→ **Work item**: In the data below, find every line that has the string "LAST", and copy it.

[Source data]

■ ■ ■ ■

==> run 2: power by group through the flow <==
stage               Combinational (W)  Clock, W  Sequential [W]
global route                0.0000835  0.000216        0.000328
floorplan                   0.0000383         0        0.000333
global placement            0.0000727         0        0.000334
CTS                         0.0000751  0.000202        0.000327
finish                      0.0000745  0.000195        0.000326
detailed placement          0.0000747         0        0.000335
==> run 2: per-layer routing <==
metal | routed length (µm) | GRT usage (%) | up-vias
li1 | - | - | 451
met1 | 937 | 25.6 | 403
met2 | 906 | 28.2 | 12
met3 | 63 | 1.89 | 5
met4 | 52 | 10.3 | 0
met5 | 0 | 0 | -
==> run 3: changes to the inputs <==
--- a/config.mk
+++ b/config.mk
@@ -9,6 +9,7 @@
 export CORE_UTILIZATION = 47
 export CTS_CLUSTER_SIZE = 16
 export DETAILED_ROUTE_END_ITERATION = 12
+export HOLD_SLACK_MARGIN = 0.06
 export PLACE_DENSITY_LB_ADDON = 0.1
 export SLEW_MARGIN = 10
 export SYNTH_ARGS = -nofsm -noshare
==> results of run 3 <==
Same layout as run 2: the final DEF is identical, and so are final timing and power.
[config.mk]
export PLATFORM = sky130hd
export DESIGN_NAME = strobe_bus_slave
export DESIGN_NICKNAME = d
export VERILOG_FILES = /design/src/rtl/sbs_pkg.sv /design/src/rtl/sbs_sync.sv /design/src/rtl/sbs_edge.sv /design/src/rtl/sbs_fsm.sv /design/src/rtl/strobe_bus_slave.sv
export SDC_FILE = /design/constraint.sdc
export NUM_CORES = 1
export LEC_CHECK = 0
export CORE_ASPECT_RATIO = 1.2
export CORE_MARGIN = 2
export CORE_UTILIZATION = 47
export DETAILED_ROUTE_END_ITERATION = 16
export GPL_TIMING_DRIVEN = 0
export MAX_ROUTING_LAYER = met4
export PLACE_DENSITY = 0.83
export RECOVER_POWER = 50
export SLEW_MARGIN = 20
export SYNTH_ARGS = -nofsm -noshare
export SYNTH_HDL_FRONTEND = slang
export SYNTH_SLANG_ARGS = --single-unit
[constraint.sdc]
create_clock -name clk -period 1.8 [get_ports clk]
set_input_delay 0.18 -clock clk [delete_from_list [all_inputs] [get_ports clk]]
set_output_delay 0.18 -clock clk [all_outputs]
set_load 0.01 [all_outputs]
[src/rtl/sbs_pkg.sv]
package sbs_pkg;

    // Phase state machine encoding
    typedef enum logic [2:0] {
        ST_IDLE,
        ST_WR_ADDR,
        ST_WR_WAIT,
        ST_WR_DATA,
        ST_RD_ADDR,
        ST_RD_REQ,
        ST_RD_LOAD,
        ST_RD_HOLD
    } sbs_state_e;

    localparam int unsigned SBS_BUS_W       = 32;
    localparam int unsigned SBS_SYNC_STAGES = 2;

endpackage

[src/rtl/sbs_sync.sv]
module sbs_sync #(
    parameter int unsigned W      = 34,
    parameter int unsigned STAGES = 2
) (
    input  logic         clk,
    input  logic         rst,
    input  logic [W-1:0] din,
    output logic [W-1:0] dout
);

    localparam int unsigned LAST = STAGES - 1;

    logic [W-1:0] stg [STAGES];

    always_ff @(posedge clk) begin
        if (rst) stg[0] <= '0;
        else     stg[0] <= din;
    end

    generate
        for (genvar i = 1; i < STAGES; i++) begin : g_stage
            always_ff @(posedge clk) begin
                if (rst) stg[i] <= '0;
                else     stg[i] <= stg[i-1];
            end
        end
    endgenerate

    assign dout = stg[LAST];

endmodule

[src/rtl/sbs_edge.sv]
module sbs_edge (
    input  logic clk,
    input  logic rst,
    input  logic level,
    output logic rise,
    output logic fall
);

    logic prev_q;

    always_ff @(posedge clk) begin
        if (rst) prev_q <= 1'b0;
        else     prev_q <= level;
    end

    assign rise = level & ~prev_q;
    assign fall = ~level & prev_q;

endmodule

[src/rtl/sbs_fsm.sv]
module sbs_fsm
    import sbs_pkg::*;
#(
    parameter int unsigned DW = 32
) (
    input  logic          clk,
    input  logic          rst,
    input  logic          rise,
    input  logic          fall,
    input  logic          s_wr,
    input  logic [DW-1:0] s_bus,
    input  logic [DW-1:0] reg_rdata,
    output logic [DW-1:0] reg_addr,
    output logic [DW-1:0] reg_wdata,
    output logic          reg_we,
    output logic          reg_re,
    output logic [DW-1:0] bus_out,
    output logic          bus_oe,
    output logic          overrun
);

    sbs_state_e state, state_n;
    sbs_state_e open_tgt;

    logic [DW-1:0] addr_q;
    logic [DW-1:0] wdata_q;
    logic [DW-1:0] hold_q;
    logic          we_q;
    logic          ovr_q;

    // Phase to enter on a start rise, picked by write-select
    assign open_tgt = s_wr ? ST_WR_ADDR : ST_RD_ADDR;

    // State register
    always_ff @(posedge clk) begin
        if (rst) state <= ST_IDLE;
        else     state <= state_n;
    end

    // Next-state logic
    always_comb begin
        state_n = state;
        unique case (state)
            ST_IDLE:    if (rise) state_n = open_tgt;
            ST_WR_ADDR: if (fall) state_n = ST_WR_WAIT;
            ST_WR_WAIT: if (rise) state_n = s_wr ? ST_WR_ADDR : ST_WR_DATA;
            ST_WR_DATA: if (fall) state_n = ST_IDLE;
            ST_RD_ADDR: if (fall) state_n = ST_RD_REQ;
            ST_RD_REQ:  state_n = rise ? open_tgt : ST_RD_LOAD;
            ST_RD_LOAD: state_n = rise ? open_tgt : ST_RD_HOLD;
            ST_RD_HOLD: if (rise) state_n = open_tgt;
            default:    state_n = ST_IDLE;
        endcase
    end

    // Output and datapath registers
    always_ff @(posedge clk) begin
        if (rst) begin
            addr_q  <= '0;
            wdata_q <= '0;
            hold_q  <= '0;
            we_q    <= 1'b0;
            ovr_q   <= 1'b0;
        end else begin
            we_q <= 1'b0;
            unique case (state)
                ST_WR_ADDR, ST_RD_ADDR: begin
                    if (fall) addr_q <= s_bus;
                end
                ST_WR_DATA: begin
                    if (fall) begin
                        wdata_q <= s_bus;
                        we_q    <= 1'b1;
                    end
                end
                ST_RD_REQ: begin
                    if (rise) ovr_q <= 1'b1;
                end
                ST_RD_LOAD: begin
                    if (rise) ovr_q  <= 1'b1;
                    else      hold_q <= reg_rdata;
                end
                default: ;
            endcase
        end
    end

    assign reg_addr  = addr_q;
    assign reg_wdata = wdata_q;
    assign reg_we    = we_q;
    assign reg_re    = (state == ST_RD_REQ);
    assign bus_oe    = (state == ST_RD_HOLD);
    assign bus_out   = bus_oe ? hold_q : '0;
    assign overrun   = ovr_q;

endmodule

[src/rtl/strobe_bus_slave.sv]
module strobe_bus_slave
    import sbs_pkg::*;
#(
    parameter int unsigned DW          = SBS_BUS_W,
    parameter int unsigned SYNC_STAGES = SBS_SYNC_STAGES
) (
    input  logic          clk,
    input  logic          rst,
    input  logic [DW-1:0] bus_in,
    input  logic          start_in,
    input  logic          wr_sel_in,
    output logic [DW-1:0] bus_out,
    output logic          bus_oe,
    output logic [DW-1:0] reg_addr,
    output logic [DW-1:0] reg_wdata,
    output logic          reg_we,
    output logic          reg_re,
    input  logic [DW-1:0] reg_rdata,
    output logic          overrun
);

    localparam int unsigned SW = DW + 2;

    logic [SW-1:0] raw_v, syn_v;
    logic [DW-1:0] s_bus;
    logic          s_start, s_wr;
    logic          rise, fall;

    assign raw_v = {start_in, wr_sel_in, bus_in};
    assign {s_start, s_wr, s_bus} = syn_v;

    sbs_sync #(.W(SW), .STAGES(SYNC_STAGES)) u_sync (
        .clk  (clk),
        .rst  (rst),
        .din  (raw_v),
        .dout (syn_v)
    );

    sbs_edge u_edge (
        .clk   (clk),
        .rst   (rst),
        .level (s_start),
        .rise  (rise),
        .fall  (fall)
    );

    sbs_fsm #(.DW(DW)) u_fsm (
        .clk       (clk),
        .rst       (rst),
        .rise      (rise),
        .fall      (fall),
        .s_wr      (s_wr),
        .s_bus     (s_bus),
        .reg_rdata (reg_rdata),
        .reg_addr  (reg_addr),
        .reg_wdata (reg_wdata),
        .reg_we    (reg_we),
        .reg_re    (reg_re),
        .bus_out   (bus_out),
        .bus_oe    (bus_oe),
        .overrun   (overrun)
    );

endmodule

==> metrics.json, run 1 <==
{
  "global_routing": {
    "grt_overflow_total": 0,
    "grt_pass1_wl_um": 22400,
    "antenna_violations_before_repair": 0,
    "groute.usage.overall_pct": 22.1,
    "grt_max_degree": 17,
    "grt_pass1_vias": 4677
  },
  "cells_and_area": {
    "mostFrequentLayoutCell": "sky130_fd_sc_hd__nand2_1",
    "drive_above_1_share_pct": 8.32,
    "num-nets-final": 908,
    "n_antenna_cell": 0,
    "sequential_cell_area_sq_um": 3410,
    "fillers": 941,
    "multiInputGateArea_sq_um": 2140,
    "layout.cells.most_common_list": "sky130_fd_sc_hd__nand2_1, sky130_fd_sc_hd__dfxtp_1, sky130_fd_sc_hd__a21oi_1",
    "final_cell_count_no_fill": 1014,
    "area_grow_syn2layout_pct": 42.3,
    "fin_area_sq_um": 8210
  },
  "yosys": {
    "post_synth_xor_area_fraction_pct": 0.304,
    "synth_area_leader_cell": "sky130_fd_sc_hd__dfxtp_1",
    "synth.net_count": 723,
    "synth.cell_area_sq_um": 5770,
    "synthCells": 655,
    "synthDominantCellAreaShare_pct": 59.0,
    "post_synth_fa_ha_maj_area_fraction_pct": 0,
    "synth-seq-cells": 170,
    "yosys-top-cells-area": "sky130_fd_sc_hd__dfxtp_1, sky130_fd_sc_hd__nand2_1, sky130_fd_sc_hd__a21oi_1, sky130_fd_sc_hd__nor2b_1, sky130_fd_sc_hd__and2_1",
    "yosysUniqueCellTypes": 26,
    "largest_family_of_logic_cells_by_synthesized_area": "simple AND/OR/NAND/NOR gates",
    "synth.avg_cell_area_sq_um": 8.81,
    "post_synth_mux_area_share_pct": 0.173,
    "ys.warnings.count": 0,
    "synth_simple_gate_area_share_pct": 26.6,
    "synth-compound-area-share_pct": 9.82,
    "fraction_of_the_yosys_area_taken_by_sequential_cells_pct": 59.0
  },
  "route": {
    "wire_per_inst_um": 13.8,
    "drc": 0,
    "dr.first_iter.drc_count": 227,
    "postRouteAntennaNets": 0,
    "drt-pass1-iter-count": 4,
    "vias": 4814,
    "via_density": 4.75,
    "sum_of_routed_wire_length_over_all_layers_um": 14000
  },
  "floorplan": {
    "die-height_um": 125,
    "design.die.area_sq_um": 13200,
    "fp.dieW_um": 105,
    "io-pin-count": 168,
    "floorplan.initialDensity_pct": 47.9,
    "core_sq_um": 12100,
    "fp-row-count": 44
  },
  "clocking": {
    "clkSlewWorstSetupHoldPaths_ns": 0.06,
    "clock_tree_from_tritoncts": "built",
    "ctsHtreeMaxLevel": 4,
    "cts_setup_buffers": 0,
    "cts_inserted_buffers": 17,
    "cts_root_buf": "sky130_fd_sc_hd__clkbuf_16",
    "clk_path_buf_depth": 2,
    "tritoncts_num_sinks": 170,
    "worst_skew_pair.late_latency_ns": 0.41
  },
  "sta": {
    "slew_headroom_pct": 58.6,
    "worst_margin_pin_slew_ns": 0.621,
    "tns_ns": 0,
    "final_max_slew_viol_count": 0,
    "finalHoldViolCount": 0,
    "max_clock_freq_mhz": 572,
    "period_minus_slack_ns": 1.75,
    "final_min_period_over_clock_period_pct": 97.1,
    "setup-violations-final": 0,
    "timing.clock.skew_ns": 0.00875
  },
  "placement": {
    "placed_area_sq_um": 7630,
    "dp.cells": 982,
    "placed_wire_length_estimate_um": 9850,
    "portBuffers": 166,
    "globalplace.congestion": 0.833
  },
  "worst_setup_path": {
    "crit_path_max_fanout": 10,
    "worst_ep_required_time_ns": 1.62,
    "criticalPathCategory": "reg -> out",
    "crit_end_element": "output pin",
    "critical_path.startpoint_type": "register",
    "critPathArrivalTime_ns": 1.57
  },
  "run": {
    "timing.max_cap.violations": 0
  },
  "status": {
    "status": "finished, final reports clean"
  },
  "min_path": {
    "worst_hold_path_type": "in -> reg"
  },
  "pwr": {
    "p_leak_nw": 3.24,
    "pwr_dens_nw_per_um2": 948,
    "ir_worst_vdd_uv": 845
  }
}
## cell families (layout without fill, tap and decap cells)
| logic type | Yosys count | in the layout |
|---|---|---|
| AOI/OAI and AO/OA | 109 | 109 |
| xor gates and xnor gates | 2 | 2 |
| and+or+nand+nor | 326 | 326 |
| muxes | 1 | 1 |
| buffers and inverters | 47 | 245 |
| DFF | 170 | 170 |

■ ■ ■ ■

→ **Exercise response**:
    localparam int unsigned LAST = STAGES - 1;
    assign dout = stg[LAST];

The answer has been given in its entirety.